TASK BRIEF — Check every line of the entries below for the word "xnor", and copy the ones that have it.

=== Begin Enclosure ===

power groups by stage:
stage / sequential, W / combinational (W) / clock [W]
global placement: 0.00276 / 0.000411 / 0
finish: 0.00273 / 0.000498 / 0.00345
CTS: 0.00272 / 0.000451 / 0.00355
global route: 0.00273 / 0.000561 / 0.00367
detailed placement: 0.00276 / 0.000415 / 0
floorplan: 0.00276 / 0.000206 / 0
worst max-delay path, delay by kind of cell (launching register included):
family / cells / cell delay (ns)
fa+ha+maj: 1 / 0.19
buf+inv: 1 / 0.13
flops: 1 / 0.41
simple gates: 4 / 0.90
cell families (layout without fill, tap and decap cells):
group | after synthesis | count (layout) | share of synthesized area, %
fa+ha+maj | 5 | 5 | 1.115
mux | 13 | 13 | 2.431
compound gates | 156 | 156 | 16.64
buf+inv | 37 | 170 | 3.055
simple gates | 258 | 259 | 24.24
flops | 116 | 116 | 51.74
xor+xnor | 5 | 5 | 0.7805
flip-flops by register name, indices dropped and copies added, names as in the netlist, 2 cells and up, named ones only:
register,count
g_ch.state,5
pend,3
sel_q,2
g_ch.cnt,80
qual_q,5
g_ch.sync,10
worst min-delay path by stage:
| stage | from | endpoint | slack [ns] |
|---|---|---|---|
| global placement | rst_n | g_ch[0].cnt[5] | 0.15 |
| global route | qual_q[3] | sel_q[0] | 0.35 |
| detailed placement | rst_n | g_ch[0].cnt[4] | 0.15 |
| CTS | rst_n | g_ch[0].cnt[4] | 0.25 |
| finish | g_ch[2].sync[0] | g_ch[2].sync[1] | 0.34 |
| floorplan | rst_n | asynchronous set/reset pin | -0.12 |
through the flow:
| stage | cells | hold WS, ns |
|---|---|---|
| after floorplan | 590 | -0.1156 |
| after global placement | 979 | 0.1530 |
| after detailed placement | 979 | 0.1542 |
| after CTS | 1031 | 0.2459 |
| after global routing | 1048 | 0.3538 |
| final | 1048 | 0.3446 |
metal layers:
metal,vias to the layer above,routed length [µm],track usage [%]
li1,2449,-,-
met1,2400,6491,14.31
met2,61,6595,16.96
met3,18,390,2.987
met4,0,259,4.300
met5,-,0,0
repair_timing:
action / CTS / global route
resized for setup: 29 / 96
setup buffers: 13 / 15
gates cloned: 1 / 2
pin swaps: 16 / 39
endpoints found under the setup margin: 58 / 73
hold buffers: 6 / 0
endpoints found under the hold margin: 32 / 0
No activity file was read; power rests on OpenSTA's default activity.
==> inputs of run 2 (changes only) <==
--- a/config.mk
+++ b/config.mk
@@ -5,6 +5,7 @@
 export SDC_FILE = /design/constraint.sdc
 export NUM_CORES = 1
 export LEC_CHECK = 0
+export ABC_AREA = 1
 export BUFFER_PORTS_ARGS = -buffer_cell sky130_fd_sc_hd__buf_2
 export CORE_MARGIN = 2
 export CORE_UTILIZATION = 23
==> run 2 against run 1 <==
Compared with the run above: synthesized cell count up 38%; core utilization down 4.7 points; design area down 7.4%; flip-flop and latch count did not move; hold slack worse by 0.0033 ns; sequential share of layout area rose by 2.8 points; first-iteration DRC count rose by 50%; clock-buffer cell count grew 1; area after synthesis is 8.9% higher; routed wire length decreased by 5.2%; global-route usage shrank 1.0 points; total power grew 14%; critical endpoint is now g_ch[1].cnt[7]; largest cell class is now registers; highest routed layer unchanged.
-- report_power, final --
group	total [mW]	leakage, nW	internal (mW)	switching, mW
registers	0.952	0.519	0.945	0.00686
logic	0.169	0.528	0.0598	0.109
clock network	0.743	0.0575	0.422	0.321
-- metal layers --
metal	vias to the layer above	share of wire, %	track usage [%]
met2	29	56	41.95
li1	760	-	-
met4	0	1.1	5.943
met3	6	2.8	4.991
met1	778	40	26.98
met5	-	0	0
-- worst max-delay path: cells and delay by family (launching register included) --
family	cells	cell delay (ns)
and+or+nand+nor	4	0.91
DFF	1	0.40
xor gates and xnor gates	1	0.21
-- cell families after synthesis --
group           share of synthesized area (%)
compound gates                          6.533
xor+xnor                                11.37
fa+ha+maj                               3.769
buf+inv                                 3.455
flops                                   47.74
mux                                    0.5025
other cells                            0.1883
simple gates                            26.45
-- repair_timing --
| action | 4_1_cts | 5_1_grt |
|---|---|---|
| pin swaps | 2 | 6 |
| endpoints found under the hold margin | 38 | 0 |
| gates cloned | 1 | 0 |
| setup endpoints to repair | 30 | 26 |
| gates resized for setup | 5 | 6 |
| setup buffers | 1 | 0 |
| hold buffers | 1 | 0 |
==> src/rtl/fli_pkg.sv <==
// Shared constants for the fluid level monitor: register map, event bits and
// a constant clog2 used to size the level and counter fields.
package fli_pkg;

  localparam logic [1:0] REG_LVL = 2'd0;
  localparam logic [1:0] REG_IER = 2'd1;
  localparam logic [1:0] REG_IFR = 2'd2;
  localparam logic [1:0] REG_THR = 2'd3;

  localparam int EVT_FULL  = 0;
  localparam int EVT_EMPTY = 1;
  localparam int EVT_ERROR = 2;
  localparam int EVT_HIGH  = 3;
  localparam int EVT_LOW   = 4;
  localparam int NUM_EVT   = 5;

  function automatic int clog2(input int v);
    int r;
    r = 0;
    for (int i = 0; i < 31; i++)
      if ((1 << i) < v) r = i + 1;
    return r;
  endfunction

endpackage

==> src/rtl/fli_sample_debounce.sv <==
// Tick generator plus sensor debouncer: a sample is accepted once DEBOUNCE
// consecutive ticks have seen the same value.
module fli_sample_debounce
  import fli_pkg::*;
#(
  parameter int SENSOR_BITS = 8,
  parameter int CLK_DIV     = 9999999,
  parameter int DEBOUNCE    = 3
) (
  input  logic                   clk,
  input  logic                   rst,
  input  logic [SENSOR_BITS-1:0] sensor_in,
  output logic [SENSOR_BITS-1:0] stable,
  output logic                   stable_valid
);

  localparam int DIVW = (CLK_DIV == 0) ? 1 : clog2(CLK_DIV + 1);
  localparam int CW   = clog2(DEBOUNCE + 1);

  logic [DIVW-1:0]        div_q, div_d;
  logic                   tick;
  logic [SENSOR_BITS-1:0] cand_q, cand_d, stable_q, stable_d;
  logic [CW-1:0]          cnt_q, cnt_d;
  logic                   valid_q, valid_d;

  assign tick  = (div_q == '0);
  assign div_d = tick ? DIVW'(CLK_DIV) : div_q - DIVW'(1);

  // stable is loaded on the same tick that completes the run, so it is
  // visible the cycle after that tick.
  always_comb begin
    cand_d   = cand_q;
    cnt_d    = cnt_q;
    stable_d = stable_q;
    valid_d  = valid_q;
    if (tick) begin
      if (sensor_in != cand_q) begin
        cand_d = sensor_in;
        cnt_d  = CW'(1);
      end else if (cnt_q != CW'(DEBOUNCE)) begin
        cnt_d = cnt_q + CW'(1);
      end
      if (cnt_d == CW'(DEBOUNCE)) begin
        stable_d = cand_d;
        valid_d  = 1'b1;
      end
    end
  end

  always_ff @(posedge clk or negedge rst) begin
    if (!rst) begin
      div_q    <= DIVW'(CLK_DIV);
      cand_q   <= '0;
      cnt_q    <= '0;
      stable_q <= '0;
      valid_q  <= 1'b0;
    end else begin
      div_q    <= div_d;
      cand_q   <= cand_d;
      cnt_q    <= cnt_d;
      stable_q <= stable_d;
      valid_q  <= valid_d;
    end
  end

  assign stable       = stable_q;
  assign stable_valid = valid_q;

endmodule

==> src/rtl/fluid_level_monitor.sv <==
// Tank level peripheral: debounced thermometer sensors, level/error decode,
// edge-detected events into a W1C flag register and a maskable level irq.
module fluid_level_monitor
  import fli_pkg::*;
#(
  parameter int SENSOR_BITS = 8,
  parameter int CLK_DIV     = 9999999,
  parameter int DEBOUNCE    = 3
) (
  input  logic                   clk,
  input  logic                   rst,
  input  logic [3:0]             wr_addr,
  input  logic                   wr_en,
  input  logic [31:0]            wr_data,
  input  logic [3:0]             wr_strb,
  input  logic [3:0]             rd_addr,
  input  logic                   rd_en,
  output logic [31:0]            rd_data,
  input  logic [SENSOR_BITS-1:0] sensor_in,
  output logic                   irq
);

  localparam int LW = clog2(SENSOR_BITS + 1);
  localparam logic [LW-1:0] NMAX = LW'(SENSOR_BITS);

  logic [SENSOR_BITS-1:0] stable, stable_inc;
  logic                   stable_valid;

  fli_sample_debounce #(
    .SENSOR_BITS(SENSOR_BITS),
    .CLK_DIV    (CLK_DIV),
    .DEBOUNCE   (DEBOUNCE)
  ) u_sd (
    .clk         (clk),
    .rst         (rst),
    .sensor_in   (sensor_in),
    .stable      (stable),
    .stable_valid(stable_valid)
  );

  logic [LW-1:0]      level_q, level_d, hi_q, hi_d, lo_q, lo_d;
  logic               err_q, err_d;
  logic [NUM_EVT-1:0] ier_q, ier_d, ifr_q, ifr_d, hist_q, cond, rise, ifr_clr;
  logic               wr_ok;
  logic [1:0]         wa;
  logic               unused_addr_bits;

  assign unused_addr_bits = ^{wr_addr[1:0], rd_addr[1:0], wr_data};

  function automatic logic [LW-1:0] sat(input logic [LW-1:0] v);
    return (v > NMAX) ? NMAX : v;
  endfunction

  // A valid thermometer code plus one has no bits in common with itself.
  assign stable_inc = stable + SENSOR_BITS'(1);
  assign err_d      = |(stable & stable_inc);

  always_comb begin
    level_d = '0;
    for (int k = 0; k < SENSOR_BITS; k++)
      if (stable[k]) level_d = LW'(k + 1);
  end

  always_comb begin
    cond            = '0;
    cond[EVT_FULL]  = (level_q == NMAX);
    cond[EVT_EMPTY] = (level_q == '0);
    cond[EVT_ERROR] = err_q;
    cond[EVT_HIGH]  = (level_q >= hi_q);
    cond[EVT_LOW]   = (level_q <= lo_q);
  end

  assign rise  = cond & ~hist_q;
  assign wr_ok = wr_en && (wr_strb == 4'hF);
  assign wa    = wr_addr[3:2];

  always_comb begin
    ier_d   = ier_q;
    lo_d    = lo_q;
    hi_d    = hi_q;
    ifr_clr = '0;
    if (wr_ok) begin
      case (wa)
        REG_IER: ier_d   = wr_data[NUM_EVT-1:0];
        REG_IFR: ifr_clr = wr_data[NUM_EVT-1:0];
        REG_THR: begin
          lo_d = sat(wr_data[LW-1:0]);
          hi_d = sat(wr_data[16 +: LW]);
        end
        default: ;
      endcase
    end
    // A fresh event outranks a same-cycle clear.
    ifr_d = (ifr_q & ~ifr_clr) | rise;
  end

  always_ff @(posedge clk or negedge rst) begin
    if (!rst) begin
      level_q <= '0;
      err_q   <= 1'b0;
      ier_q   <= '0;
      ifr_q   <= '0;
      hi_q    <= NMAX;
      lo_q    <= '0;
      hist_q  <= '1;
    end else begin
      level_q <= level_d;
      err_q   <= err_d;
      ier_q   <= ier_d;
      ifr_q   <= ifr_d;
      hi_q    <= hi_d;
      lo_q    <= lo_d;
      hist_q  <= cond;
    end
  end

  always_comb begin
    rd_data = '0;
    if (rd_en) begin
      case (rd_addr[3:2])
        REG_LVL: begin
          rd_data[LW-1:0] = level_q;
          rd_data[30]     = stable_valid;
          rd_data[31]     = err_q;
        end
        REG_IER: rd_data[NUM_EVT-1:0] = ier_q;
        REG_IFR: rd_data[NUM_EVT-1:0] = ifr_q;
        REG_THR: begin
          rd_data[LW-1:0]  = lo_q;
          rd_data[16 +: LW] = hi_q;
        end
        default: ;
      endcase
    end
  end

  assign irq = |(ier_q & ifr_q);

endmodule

=== End Enclosure ===

RESULT FOR THIS EXERCISE —
xor+xnor | 5 | 5 | 0.7805
xor gates and xnor gates	1	0.21
xor+xnor                                11.37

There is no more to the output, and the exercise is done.